Second, the rule is that all cars need to drive in a clockwise fashion, in order to eliminate head-on collisions and, presumably, lawsuits. Every single time there is at least one park patron going in the wrong direction, ostensibly to cause head-on collisions. Every single time. Once, last year, the employee actually STOPPED the ride and refused to start it again until the appropriate direction was taken. Clearly the breaking point was reached for that fellow, like Michael Douglas in Falling Down.

Perhaps the signage in the ladies’ washroom was meant for the employees of the park:

You cannot flush hopes and dreams, people. Even if you find yourself in a terrible summer job where no one listens to you. The key, I think, is probably to just stop caring.
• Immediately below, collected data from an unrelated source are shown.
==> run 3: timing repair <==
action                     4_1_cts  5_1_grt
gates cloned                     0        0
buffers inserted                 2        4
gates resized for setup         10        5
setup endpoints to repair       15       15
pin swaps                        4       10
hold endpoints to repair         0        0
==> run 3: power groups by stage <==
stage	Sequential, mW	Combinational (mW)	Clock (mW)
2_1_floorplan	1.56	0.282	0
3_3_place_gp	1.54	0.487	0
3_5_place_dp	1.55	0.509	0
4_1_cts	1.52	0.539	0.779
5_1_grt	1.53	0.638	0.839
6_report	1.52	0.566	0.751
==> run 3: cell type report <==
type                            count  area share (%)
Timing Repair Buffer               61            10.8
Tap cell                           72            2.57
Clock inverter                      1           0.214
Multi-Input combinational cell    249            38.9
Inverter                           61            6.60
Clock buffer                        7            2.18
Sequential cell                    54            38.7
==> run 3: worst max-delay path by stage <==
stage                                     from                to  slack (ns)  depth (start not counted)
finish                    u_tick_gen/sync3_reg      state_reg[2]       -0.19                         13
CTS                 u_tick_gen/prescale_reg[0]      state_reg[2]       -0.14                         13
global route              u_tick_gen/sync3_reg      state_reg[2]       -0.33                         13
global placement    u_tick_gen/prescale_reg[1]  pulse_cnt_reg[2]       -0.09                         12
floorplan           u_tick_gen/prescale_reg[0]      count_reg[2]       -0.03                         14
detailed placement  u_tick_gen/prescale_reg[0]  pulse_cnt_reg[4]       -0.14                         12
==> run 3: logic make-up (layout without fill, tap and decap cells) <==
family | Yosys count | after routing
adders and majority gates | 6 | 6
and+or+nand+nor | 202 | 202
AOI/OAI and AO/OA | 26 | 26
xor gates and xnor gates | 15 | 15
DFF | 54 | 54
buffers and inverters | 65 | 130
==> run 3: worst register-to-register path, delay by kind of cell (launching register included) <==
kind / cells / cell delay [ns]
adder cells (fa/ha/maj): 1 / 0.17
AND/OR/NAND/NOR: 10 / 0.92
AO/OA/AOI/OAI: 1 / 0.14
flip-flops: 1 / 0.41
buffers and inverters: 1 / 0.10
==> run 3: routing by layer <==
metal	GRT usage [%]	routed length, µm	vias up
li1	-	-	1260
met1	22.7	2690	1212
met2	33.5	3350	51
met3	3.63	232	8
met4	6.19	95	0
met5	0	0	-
$ cat src/hdl/pdoec_pkg.sv
// package: register map, field positions and reset values of the pad enable control
package pdoec_pkg;
  // register offsets (word index on the plain register port)
  localparam logic [3:0] PAD_CTRL_OFS     = 4'h0;  // external_bus_control_reg
  localparam logic [3:0] CLK_HIZ_OFS      = 4'h1;  // clock_out_hiz_select bits
  localparam logic [3:0] GP_DIR_OFS       = 4'h2;  // general-purpose direction
  localparam logic [3:0] GP_OUT_OFS       = 4'h3;  // general-purpose output value
  localparam logic [3:0] GP_IN_OFS        = 4'h4;  // general-purpose input value
  localparam logic [3:0] STATUS_OFS       = 4'h5;  // pad mode status
  localparam logic [3:0] GP_SEL_OFS       = 4'h6;  // general-purpose function select
  // field positions in the external bus control register
  localparam int HOLDER_EN_POS   = 0;
  localparam int PULLUP_EN_POS   = 1;
  localparam int PULLDOWN_EN_POS = 2;
  localparam int EMU_PULLUP_POS  = 3;
  // field positions in the status register
  localparam int ST_OFF_POS      = 0;
  localparam int ST_HOLD_POS     = 1;
  localparam int ST_TEST_POS     = 2;
  // reset values
  localparam logic [3:0]  PAD_CTRL_RST = 4'hf;   // holder, pull-up, pull-down enabled
  localparam logic [1:0]  CLK_HIZ_RST  = 2'h0;   // memory clocks keep running in hold
  localparam logic [15:0] GP_RST       = 16'h0000;
  // pad mode of the device
  typedef enum logic [1:0] {
    PDOEC_RUN,
    PDOEC_RESET,
    PDOEC_HOLD,
    PDOEC_OFF
  } pdoec_mode_t;
endpackage : pdoec_pkg

$ cat src/hdl/pdoec_regs.sv
// register file of the pad enable control, plain strobe port
`timescale 1ns/1ps
module pdoec_regs #(
  parameter int GP_W = 16
) (
  // clock and reset
  input  wire logic                 core_clk,
  input  wire logic                 nrst,
  // register port
  input  wire logic [3:0]           reg_addr,
  input  wire logic [31:0]          reg_wdata,
  input  wire logic                 reg_wr,
  input  wire logic                 reg_rd,
  output logic      [31:0]          reg_rdata,
  // state read back
  input  wire logic [GP_W-1:0]      gp_in_val,
  input  wire logic [2:0]           mode_status,
  // control out
  output logic      [3:0]           ctrl_ff,
  output logic      [1:0]           clk_hiz_ff,
  output logic      [GP_W-1:0]      gp_dir_ff,
  output logic      [GP_W-1:0]      gp_out_ff,
  output logic      [GP_W-1:0]      gp_sel_ff
);
  logic [3:0]      nxt_ctrl;
  logic [1:0]      nxt_clk_hiz;
  logic [GP_W-1:0] nxt_gp_dir;
  logic [GP_W-1:0] nxt_gp_out;
  logic [GP_W-1:0] nxt_gp_sel;
  logic [31:0]     nxt_rdata;

  ////////////////////////////////////////////////////////////////////////////
  // write decode and read mux
  always_comb
  begin
    nxt_ctrl    = ctrl_ff;
    nxt_clk_hiz = clk_hiz_ff;
    nxt_gp_dir  = gp_dir_ff;
    nxt_gp_out  = gp_out_ff;
    nxt_gp_sel  = gp_sel_ff;
    nxt_rdata   = 32'h0000_0000;
    if (reg_wr)
    begin
      if (reg_addr == pdoec_pkg::PAD_CTRL_OFS)
        nxt_ctrl = reg_wdata[3:0];
      else if (reg_addr == pdoec_pkg::CLK_HIZ_OFS)
        nxt_clk_hiz = reg_wdata[1:0];
      else if (reg_addr == pdoec_pkg::GP_DIR_OFS)
        nxt_gp_dir = reg_wdata[GP_W-1:0];
      else if (reg_addr == pdoec_pkg::GP_OUT_OFS)
        nxt_gp_out = reg_wdata[GP_W-1:0];
      else if (reg_addr == pdoec_pkg::GP_SEL_OFS)
        nxt_gp_sel = reg_wdata[GP_W-1:0];
    end
    if (reg_rd)
    begin
      if (reg_addr == pdoec_pkg::PAD_CTRL_OFS)
        nxt_rdata = {28'h0, ctrl_ff};
      else if (reg_addr == pdoec_pkg::CLK_HIZ_OFS)
        nxt_rdata = {30'h0, clk_hiz_ff};
      else if (reg_addr == pdoec_pkg::GP_DIR_OFS)
        nxt_rdata[GP_W-1:0] = gp_dir_ff;
      else if (reg_addr == pdoec_pkg::GP_OUT_OFS)
        nxt_rdata[GP_W-1:0] = gp_out_ff;
      else if (reg_addr == pdoec_pkg::GP_IN_OFS)
        nxt_rdata[GP_W-1:0] = gp_in_val;
      else if (reg_addr == pdoec_pkg::STATUS_OFS)
        nxt_rdata = {29'h0, mode_status};
      else if (reg_addr == pdoec_pkg::GP_SEL_OFS)
        nxt_rdata[GP_W-1:0] = gp_sel_ff;
    end
  end

  // register stage, defaults enable holder and pulls
  always_ff @(posedge core_clk)
  begin
    if (!nrst)
    begin
      ctrl_ff    <= pdoec_pkg::PAD_CTRL_RST;
      clk_hiz_ff <= pdoec_pkg::CLK_HIZ_RST;
      gp_dir_ff  <= pdoec_pkg::GP_RST;
      gp_out_ff  <= pdoec_pkg::GP_RST;
      gp_sel_ff  <= pdoec_pkg::GP_RST;
      reg_rdata  <= 32'h0000_0000;
    end
    else
    begin
      ctrl_ff    <= nxt_ctrl;
      clk_hiz_ff <= nxt_clk_hiz;
      gp_dir_ff  <= nxt_gp_dir;
      gp_out_ff  <= nxt_gp_out;
      gp_sel_ff  <= nxt_gp_sel;
      reg_rdata  <= nxt_rdata;
    end
  end
endmodule : pdoec_regs
## config.mk

```make
export PLATFORM = sky130hd
export DESIGN_NAME = eeprom_slave
export DESIGN_NICKNAME = d
export VERILOG_FILES = /design/src/hw/eeprom_pkg.sv /design/src/hw/eeprom_slave.sv
export SDC_FILE = /design/constraint.sdc
export NUM_CORES = 2
export LEC_CHECK = 0
export BUFFER_PORTS_ARGS = -buffer_cell sky130_fd_sc_hd__buf_4
export CAP_MARGIN = 20
export CORE_MARGIN = 4
export CORE_UTILIZATION = 59
export CTS_BUF_LIST = sky130_fd_sc_hd__clkbuf_4
export CTS_CLUSTER_SIZE = 28
export DETAILED_ROUTE_END_ITERATION = 10
export PLACE_DENSITY = 0.83
export RECOVER_POWER = 50
export SLEW_MARGIN = 20
export SYNTH_ARGS = -nofsm -noshare
export SYNTH_HDL_FRONTEND = slang
export SYNTH_HIERARCHICAL = 1
export SYNTH_MEMORY_MAX_BITS = 65536
export SYNTH_SLANG_ARGS = --single-unit
export TNS_END_PERCENT = 20
```

## constraint.sdc

```tcl
create_clock -name ref_clk -period 14.8 [get_ports ref_clk]
set_clock_uncertainty 0.05 [all_clocks]
set_input_delay 2.96 -clock ref_clk [delete_from_list [all_inputs] [get_ports ref_clk]]
set_output_delay 2.96 -clock ref_clk [all_outputs]
set_load 0.02 [all_outputs]
```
Oh, summer jobs. I was talking with some friends about the worst summer jobs we ever had and mine, hands down, was the summer that I was a beer sample girl. If you want to be harassed for your entire shift, ad infinitum, this is the job for you! I finally quit when the company got a Busch beer contract and I was required to wear a bathing suit to work. I mean, I got hassled enough wearing clothes; I could not feature what would happen if I was standing there, in a chilly room, wearing nothing but a swimsuit and heels. Even Miss America doesn’t do that anymore.

Comments

  1. I wonder about people who drive ice cream trucks. The music drives me a little crazy and I’m not spending a long shift hearing whatever jingle that particular truck plays over and over. I hope for their sakes they eventually they just stop hearing it.

  2. I think you win for worst summer job. A bathing suit???? Around drunk people??????? Sounds like a GREAT idea. (sarcastic font)

    The paragraph about the poor park people, repeating themselves all summer long, made me shudder. It’s bad enough to say, “Sit on your bottom. Sit on your bottom. On your bottom. YOUR BOTTOM.” seventy times in one meal. But that’s not all day every day. I GET BREAKS.

    (My worst summer job was working in a hospital, shredding sensitive files. The shredding room was in the basement next to the morgue. No windows. No other people [living]. I had to hand feed every paper into the shredder while standing.)